== Available records ==
★ ★ ★ ★ ★

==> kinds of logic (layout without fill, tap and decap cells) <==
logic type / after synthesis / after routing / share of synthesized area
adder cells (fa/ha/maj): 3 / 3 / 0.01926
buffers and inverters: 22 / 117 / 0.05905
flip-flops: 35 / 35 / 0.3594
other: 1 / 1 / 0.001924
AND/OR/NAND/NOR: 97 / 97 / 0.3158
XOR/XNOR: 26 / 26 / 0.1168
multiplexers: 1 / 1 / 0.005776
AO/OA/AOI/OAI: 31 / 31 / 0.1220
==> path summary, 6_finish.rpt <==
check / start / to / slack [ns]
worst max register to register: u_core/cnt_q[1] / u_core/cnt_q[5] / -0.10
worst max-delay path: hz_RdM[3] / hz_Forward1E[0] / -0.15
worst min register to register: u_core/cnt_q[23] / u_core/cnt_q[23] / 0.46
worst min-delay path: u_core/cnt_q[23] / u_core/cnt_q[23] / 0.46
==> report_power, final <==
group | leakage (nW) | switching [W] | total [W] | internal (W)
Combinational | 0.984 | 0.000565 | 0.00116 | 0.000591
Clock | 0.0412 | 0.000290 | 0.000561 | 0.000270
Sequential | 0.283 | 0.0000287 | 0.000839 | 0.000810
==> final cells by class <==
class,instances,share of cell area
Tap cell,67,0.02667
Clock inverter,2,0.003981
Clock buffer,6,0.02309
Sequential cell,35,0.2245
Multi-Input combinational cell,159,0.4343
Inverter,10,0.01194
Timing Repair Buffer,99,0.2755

★ ★ ★ ★ ★

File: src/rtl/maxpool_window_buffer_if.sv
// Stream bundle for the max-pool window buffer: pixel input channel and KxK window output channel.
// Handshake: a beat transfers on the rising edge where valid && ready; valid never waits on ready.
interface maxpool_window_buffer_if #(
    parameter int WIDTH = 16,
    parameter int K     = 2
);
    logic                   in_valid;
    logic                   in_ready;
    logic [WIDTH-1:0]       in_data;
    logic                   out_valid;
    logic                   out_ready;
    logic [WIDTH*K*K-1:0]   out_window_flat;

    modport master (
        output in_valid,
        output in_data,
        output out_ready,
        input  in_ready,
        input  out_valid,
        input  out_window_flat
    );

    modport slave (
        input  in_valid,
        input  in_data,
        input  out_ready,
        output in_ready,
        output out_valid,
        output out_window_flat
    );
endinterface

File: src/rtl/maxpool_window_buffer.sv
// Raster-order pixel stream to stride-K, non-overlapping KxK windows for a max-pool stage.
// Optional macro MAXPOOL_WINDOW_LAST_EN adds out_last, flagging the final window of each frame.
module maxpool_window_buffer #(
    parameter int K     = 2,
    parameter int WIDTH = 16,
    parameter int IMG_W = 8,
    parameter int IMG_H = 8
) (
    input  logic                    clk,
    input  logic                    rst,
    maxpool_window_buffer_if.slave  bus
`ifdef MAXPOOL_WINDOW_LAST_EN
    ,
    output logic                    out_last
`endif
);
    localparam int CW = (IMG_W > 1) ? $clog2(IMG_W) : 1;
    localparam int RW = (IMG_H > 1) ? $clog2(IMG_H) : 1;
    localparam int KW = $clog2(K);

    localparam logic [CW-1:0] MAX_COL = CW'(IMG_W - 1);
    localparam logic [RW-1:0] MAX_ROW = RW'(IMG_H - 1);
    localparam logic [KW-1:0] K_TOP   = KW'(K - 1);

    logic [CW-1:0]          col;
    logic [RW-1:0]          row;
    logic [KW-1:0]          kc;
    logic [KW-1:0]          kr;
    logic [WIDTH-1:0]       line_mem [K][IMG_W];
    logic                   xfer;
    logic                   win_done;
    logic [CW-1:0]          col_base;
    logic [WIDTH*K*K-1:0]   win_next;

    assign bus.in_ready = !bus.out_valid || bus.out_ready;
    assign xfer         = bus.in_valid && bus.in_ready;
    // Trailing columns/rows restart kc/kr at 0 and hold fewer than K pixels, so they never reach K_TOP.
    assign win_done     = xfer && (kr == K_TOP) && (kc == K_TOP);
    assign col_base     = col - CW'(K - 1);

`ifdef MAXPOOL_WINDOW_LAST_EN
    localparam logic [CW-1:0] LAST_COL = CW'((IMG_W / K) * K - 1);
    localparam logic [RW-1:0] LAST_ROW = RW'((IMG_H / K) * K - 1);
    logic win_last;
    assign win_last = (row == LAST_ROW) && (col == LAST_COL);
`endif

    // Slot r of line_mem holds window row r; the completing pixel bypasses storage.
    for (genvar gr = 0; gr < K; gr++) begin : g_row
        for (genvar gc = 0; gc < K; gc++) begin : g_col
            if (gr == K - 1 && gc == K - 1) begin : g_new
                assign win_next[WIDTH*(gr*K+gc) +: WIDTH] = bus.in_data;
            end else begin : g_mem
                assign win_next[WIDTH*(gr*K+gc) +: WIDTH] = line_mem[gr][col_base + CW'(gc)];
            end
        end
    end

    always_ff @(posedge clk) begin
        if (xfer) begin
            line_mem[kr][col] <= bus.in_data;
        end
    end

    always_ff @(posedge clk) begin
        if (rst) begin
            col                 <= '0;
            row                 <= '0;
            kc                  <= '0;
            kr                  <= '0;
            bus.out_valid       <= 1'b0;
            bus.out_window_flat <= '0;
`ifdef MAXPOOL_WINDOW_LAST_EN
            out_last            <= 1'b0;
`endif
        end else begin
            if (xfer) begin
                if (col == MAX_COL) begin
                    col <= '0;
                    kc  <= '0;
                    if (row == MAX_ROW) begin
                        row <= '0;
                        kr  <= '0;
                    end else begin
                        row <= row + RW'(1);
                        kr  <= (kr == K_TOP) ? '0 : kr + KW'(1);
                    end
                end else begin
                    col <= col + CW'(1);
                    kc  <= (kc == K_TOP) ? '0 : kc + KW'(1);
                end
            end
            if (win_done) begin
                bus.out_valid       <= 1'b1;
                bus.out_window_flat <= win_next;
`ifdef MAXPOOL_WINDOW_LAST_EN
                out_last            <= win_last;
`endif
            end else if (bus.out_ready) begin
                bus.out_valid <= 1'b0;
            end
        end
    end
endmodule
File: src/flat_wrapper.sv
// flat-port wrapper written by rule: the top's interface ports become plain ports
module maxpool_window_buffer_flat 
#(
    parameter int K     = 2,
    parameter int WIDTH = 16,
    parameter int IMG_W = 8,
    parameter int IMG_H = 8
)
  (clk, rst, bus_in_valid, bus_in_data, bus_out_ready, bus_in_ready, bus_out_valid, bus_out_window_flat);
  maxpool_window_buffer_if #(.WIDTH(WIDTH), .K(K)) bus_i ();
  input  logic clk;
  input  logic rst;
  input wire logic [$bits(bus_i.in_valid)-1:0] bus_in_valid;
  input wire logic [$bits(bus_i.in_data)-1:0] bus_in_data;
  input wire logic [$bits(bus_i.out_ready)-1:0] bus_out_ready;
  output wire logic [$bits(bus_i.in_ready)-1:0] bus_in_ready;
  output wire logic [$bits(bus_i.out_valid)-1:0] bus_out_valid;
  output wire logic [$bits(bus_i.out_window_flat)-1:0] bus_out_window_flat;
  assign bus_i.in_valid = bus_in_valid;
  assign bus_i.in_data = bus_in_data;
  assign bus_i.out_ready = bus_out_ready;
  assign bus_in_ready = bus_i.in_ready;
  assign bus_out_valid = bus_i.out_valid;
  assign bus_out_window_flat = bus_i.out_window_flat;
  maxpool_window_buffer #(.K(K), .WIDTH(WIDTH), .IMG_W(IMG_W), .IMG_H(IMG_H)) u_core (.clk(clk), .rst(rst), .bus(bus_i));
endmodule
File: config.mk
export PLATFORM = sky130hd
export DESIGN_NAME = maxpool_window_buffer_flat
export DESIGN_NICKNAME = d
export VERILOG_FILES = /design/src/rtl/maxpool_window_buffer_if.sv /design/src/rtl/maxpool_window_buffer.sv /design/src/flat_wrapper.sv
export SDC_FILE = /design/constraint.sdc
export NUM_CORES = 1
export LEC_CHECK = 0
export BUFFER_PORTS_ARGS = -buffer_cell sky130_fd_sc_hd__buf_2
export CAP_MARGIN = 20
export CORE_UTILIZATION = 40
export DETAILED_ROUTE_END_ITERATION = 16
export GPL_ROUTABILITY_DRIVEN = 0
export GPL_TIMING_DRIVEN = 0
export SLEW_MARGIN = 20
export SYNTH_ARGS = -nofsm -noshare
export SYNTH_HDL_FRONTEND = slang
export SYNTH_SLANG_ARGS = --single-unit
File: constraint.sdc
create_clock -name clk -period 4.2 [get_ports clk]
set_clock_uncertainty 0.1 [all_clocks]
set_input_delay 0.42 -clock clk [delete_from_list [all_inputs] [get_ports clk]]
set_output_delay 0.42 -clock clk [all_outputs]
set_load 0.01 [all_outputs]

★ ★ ★ ★ ★

== Task description ==
When you reach the line with "Clock | 0.0412" in the records above, start writing out lines exactly, and stop once the line with "Timing Repair Buffer,99,0.2755" has been written; include nothing else.

== Answer to the exercise ==
Clock | 0.0412 | 0.000290 | 0.000561 | 0.000270
Sequential | 0.283 | 0.0000287 | 0.000839 | 0.000810
==> final cells by class <==
class,instances,share of cell area
Tap cell,67,0.02667
Clock inverter,2,0.003981
Clock buffer,6,0.02309
Sequential cell,35,0.2245
Multi-Input combinational cell,159,0.4343
Inverter,10,0.01194
Timing Repair Buffer,99,0.2755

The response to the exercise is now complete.